*Dataset items*.
• • • •
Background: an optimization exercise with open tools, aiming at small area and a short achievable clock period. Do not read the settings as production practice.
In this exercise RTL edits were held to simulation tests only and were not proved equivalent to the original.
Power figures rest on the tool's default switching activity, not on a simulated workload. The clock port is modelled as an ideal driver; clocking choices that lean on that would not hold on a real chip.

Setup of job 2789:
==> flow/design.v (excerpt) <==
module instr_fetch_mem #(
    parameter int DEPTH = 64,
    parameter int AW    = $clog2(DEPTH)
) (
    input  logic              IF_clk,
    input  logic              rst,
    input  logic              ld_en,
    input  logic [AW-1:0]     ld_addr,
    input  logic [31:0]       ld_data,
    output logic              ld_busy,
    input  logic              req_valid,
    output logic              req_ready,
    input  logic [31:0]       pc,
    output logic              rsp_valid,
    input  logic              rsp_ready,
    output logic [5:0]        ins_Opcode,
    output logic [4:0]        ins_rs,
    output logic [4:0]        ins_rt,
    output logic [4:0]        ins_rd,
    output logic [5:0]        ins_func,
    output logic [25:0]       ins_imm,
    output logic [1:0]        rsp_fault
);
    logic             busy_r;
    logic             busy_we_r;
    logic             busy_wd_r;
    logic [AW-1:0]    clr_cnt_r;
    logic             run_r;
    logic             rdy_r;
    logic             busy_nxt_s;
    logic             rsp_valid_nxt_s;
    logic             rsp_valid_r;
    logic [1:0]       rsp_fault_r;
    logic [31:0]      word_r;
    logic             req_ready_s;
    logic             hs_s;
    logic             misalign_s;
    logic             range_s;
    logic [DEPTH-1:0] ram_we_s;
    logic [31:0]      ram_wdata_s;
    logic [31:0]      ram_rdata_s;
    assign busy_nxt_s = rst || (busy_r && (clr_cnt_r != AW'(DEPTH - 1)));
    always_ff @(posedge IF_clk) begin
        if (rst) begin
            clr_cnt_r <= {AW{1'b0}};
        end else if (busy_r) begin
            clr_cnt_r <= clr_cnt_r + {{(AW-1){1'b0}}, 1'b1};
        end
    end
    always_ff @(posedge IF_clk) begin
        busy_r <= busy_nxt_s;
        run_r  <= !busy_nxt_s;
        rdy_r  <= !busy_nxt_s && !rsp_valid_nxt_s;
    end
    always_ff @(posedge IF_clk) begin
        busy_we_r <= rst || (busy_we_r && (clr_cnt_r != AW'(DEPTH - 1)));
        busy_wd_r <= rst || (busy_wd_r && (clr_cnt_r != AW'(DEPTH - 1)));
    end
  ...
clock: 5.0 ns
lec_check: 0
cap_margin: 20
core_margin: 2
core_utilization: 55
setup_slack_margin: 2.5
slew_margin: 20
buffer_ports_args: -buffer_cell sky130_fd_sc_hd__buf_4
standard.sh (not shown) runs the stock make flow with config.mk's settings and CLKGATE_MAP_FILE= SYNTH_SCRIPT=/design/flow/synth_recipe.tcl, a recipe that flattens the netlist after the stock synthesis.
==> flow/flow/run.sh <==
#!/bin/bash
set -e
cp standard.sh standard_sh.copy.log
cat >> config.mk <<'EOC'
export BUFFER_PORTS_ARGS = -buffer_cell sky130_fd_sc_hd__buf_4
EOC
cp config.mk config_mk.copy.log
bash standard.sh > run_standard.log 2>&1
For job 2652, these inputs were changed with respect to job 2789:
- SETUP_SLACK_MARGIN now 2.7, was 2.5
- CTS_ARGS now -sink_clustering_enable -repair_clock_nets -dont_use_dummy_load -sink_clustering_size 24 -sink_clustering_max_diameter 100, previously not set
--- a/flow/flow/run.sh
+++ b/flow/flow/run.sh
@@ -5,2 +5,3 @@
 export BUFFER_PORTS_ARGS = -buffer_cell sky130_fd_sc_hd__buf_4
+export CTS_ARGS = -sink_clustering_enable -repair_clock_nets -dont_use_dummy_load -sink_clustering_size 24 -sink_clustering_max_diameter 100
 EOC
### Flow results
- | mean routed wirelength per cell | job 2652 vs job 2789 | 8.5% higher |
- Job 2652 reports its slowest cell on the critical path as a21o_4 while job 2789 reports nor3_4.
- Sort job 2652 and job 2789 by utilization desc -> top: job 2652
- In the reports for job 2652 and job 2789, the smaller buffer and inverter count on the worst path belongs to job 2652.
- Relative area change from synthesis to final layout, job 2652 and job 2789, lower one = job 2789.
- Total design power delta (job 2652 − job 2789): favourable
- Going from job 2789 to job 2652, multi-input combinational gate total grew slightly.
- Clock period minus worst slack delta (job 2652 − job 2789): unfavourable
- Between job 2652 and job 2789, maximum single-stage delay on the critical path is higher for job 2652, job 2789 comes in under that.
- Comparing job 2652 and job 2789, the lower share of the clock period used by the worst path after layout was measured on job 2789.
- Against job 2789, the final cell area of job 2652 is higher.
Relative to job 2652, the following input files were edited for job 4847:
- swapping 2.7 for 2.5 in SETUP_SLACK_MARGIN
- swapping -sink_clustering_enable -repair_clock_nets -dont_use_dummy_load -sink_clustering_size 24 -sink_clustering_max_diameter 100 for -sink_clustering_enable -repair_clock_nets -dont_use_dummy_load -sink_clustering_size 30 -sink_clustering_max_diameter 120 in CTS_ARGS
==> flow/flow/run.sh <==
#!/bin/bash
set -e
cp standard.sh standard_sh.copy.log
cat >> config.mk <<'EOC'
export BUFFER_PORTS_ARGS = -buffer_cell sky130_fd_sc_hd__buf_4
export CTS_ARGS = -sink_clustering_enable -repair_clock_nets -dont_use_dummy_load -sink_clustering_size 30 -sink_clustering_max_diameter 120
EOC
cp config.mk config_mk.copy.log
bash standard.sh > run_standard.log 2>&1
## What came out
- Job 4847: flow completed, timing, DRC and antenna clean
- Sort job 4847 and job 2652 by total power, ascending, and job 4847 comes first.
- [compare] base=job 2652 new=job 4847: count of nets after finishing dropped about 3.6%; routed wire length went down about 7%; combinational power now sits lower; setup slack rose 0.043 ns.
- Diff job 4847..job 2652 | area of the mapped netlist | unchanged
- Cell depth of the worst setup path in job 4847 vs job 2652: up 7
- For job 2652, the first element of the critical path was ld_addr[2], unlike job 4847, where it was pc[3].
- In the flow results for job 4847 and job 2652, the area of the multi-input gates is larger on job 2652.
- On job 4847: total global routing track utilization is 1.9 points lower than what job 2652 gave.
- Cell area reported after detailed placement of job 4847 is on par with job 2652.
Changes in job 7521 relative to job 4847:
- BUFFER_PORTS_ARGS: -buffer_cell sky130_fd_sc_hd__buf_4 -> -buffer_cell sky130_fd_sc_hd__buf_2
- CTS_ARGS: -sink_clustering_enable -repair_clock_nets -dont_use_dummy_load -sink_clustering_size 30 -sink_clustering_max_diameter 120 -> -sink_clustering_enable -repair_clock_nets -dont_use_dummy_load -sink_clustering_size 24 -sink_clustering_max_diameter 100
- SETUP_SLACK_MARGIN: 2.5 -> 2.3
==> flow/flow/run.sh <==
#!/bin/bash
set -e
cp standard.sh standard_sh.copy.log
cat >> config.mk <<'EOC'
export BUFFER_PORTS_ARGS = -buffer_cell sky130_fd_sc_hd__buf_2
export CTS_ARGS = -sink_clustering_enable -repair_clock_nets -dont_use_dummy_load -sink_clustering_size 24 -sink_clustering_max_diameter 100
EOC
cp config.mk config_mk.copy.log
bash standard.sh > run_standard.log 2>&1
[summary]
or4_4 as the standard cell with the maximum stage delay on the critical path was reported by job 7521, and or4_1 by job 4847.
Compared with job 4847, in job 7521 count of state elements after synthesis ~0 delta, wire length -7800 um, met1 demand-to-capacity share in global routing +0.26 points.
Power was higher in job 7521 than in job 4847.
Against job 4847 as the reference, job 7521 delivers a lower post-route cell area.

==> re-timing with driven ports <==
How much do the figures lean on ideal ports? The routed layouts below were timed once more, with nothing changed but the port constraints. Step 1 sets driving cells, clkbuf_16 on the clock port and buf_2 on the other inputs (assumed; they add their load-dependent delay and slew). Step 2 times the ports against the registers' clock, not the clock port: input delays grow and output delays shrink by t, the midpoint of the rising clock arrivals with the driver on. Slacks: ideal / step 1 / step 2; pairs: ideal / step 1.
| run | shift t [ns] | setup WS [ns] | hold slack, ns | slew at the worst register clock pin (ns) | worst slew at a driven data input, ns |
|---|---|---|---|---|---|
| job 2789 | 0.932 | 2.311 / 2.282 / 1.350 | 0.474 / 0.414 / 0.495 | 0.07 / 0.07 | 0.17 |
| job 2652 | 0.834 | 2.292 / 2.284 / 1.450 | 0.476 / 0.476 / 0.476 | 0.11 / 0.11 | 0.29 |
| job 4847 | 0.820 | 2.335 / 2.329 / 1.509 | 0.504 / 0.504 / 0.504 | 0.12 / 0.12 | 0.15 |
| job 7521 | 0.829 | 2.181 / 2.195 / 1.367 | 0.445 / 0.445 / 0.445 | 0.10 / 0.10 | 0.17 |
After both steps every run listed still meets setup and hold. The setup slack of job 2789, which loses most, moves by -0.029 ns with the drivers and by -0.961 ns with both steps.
• • • •
*DIRECTIONS FOR THIS TASK*. Using the entries above, return exactly the lines from the line with "- For job 2652, the" to the line with "- On job 4847: total", counting both of those lines.

*RESULT FOR THIS EXERCISE*.
- For job 2652, the first element of the critical path was ld_addr[2], unlike job 4847, where it was pc[3].
- In the flow results for job 4847 and job 2652, the area of the multi-input gates is larger on job 2652.
- On job 4847: total global routing track utilization is 1.9 points lower than what job 2652 gave.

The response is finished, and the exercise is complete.